MATERIAL SUPPLIED Block Start

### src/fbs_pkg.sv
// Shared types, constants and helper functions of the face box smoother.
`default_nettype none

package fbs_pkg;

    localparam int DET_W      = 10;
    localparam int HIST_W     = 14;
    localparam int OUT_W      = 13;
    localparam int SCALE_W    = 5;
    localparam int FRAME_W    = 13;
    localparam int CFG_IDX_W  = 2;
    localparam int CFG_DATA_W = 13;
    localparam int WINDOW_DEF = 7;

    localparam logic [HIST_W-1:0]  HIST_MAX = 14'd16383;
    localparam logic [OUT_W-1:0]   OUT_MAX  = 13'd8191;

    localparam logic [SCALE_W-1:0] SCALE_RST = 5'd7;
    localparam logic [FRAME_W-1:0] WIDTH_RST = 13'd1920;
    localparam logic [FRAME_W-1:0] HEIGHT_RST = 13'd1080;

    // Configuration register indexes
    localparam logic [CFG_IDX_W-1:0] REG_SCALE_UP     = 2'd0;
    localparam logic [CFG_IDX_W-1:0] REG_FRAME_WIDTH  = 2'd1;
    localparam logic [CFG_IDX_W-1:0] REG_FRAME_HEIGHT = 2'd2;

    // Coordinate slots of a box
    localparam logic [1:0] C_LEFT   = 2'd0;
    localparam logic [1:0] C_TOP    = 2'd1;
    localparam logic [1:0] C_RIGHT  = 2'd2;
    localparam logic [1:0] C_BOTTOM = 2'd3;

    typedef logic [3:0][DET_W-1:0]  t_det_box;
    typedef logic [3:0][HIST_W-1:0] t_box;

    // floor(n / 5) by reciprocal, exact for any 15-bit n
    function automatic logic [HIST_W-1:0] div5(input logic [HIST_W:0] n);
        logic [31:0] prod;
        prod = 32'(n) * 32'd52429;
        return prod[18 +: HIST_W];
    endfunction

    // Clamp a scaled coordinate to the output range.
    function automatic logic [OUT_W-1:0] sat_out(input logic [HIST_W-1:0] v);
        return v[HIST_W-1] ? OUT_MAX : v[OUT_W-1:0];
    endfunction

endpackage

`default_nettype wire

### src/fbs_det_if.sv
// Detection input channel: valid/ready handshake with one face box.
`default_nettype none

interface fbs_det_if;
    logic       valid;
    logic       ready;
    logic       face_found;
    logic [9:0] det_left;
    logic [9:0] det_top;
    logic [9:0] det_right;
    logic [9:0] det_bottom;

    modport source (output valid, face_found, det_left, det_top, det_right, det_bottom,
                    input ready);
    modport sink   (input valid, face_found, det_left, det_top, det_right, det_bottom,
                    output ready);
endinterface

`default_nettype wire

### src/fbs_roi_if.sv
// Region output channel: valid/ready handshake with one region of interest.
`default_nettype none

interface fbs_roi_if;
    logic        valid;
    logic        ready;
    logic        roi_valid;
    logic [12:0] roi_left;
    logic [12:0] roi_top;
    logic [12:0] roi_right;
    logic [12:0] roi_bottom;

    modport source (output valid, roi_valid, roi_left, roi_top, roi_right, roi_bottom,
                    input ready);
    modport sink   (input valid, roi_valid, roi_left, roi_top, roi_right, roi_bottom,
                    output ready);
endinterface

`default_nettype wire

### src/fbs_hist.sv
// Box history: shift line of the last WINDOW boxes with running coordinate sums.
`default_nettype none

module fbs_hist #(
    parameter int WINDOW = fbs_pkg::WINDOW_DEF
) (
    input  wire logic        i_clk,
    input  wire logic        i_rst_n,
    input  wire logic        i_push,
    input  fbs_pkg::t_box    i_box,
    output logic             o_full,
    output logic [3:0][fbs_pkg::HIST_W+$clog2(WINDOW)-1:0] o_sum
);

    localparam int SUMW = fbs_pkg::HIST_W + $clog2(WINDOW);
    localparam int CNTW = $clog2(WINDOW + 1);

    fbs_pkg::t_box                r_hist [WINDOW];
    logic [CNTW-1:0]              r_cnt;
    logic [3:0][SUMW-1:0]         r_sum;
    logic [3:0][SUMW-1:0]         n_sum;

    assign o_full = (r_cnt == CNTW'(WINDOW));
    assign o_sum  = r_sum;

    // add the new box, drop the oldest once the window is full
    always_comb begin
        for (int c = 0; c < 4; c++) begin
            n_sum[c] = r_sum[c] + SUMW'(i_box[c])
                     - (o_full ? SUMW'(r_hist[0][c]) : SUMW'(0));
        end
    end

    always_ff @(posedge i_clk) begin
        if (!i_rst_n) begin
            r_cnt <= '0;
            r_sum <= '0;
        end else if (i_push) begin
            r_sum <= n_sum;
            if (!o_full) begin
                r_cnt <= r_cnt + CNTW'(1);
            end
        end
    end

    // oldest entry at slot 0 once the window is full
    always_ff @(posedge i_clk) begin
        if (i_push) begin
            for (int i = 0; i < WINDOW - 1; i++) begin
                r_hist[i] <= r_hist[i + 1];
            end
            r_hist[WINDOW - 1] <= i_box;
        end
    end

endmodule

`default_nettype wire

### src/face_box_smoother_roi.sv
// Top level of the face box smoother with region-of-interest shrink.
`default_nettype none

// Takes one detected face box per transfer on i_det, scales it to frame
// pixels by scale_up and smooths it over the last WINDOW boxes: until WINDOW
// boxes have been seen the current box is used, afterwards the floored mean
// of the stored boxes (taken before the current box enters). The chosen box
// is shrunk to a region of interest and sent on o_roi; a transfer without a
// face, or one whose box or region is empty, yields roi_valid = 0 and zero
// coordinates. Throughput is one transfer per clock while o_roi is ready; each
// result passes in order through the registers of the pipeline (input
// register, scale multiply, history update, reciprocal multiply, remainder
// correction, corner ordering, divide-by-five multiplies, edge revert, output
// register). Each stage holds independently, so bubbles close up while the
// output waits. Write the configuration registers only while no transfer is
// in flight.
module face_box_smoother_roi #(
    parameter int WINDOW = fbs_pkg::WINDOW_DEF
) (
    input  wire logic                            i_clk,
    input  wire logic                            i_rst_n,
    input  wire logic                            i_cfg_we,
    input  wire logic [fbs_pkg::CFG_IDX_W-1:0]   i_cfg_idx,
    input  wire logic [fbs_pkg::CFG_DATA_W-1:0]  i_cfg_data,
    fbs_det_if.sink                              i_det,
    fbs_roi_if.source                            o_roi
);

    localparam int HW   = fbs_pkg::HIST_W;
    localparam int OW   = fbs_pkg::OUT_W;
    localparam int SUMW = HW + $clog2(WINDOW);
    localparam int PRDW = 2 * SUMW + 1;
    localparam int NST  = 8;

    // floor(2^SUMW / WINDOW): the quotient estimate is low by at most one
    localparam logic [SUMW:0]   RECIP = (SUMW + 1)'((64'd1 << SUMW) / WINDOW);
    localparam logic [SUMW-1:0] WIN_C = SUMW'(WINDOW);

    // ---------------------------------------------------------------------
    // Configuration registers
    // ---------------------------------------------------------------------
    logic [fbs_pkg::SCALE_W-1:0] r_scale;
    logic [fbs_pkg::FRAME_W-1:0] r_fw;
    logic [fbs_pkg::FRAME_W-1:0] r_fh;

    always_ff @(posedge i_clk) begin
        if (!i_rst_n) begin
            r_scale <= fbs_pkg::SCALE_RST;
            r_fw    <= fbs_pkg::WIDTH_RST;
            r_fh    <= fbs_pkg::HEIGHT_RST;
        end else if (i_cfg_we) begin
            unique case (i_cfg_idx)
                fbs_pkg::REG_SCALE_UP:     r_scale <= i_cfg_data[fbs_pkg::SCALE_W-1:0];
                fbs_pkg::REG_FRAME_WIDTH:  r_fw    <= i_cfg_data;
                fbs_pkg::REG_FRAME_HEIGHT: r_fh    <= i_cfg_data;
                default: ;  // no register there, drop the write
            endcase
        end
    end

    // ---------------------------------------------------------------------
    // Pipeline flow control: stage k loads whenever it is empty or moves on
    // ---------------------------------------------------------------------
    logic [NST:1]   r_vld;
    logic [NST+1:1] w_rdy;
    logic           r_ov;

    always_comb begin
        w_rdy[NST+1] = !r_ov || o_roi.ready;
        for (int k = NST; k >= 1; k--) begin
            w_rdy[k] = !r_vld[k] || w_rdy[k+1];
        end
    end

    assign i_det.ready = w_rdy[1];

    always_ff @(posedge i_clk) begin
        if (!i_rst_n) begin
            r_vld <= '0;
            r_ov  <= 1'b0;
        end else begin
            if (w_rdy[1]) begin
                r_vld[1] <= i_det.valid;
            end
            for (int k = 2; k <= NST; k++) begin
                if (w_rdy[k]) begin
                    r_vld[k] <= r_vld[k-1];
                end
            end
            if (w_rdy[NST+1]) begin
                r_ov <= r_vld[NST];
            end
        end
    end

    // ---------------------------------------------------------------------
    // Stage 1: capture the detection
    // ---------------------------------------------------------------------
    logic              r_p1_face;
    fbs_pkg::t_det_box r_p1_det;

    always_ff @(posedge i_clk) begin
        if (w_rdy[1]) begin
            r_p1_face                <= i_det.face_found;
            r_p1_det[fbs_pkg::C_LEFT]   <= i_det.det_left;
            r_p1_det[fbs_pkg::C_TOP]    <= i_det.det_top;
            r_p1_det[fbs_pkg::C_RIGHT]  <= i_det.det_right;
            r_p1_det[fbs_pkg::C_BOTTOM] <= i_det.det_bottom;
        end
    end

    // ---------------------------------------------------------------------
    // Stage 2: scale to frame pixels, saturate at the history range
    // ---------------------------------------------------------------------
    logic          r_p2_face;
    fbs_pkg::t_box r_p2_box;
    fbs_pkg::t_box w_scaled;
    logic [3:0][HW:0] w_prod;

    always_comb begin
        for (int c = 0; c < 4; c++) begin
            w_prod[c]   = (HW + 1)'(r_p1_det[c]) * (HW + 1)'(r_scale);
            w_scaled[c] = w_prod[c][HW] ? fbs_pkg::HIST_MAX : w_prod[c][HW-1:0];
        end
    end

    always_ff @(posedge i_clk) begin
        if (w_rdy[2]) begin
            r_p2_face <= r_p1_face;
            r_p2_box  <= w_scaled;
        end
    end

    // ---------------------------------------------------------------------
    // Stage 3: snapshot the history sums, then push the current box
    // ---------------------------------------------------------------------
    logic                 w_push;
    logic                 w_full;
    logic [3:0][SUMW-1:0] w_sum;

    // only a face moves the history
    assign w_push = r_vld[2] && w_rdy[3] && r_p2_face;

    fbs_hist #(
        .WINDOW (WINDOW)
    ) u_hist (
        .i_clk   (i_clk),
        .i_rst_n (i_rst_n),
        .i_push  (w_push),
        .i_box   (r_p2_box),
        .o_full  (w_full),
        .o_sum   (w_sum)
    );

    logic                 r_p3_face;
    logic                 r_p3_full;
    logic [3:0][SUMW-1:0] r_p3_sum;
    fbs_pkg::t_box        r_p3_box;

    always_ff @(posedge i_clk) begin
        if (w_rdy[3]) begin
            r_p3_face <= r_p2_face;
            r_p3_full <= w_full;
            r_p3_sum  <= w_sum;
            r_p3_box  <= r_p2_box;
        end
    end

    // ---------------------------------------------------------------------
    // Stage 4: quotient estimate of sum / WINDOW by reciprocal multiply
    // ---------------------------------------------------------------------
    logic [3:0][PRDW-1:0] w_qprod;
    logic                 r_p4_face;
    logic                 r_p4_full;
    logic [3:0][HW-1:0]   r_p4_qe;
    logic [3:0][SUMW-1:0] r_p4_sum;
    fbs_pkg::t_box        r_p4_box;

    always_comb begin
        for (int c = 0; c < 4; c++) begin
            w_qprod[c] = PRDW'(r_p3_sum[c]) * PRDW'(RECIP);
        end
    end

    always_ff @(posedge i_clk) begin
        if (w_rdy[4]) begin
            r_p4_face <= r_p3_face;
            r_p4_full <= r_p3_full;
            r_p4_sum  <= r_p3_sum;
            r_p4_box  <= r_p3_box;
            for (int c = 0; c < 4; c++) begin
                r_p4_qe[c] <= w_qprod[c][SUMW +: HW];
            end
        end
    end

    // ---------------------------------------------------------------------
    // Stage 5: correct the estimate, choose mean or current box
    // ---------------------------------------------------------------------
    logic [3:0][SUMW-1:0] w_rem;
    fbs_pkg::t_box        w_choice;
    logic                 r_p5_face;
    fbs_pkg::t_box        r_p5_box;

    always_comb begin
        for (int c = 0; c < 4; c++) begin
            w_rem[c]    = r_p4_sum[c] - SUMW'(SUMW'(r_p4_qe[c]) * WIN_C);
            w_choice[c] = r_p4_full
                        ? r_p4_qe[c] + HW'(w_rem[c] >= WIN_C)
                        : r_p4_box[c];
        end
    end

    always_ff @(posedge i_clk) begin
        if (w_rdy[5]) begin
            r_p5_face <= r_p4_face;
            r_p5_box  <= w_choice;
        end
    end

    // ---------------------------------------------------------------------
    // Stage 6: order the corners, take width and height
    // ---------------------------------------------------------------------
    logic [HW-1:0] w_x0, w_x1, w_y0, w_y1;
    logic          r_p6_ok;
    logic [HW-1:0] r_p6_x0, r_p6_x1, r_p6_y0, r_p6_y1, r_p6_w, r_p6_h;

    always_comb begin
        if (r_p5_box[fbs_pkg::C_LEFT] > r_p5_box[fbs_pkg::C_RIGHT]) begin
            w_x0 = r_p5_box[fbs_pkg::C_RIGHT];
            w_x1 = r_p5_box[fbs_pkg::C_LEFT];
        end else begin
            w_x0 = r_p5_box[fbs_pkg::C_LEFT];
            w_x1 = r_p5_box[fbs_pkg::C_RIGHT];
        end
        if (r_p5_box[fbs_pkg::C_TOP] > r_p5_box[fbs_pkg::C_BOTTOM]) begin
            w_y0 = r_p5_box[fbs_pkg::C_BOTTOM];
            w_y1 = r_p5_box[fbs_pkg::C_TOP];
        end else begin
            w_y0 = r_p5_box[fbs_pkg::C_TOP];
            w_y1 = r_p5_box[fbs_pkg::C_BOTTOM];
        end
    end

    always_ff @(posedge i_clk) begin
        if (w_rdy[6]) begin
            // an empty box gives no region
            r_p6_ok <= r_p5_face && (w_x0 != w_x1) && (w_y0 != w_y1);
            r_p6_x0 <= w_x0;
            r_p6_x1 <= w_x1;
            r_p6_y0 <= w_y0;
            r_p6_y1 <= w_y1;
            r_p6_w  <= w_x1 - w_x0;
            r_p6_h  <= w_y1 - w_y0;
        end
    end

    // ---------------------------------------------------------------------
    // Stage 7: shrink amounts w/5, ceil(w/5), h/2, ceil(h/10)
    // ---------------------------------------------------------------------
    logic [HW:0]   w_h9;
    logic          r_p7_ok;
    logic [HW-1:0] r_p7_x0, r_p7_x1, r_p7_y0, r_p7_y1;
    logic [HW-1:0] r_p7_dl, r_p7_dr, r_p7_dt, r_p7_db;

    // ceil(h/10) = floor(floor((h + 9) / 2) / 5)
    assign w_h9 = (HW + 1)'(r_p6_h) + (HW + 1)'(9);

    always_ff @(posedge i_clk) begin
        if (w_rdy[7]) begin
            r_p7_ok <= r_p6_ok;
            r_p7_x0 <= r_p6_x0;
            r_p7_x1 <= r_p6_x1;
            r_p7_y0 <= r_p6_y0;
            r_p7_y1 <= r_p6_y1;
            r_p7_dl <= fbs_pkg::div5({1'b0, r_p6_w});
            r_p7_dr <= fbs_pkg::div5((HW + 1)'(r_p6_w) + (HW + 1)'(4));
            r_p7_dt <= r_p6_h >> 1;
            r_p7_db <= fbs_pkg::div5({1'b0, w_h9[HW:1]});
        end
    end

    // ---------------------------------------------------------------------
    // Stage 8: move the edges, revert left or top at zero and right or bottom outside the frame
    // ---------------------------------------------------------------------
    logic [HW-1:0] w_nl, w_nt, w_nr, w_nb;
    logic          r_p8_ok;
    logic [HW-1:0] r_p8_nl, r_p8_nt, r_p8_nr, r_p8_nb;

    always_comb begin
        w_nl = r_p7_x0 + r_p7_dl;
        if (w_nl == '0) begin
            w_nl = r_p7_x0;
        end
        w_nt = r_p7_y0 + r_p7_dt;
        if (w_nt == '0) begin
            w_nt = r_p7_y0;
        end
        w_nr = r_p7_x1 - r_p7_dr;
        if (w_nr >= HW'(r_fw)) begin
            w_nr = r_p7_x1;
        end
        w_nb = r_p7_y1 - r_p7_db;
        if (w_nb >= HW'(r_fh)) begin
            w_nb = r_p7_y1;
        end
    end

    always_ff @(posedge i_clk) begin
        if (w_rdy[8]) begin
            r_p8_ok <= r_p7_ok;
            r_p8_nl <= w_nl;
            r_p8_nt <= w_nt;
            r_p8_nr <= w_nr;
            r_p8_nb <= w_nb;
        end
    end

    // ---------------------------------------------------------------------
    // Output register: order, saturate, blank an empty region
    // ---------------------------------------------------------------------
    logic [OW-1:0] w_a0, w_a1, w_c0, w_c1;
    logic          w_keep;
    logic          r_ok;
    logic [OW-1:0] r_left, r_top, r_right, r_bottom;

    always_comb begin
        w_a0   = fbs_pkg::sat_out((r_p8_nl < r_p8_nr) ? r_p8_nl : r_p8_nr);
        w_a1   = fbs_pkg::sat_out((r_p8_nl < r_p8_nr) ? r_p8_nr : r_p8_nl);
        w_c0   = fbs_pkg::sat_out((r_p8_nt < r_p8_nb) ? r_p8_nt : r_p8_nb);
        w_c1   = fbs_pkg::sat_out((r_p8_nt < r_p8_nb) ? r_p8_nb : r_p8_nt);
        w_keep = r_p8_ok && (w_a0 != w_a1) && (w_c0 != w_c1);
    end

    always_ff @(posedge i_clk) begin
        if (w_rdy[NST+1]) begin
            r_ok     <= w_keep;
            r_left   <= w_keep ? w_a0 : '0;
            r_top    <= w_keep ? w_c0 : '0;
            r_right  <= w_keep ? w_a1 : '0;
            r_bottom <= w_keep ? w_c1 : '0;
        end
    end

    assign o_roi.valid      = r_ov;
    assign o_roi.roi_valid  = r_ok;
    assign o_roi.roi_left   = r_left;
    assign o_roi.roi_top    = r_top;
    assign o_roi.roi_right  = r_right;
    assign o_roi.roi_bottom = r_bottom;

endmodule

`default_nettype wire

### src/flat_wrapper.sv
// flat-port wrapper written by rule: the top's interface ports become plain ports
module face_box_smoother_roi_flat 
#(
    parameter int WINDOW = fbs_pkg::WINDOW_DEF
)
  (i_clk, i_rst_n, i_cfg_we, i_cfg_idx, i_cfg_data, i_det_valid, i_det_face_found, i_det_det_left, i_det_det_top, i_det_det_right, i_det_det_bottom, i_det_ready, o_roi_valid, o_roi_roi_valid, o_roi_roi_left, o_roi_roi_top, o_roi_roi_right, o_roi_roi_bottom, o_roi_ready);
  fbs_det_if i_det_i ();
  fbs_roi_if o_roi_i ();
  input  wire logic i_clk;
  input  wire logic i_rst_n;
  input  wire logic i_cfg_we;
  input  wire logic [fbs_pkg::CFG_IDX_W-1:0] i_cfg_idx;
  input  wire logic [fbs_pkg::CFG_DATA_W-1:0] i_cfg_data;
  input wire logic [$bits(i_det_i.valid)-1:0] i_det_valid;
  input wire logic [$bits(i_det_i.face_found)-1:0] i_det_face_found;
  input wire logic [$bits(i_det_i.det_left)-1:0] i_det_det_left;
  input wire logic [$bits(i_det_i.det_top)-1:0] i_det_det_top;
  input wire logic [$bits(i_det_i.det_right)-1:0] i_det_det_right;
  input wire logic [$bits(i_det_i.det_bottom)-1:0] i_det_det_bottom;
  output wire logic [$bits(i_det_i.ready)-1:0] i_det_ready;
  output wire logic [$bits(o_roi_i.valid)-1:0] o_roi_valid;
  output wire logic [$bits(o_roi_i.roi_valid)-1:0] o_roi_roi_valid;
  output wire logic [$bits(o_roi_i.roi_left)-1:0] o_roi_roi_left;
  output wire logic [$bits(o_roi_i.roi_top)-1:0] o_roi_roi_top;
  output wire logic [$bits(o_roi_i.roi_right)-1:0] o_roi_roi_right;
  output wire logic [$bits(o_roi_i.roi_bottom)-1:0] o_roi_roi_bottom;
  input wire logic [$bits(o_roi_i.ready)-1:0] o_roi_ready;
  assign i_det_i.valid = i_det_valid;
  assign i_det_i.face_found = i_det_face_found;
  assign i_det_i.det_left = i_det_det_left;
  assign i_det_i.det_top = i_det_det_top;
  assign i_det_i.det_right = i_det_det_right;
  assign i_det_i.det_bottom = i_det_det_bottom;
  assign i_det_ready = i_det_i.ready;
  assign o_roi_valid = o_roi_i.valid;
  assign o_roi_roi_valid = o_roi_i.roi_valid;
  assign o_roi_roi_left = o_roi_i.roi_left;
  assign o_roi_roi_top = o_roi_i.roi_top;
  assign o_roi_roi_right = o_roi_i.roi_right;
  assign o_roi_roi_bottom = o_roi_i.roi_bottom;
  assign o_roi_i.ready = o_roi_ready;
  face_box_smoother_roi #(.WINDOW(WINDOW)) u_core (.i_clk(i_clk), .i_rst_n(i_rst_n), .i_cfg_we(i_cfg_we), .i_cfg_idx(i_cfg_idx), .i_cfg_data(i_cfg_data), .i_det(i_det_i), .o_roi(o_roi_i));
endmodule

MATERIAL SUPPLIED Block End

Apply a filter for "only" to the data above, then copy each line that matches.

// output waits. Write the configuration registers only while no transfer is
    // only a face moves the history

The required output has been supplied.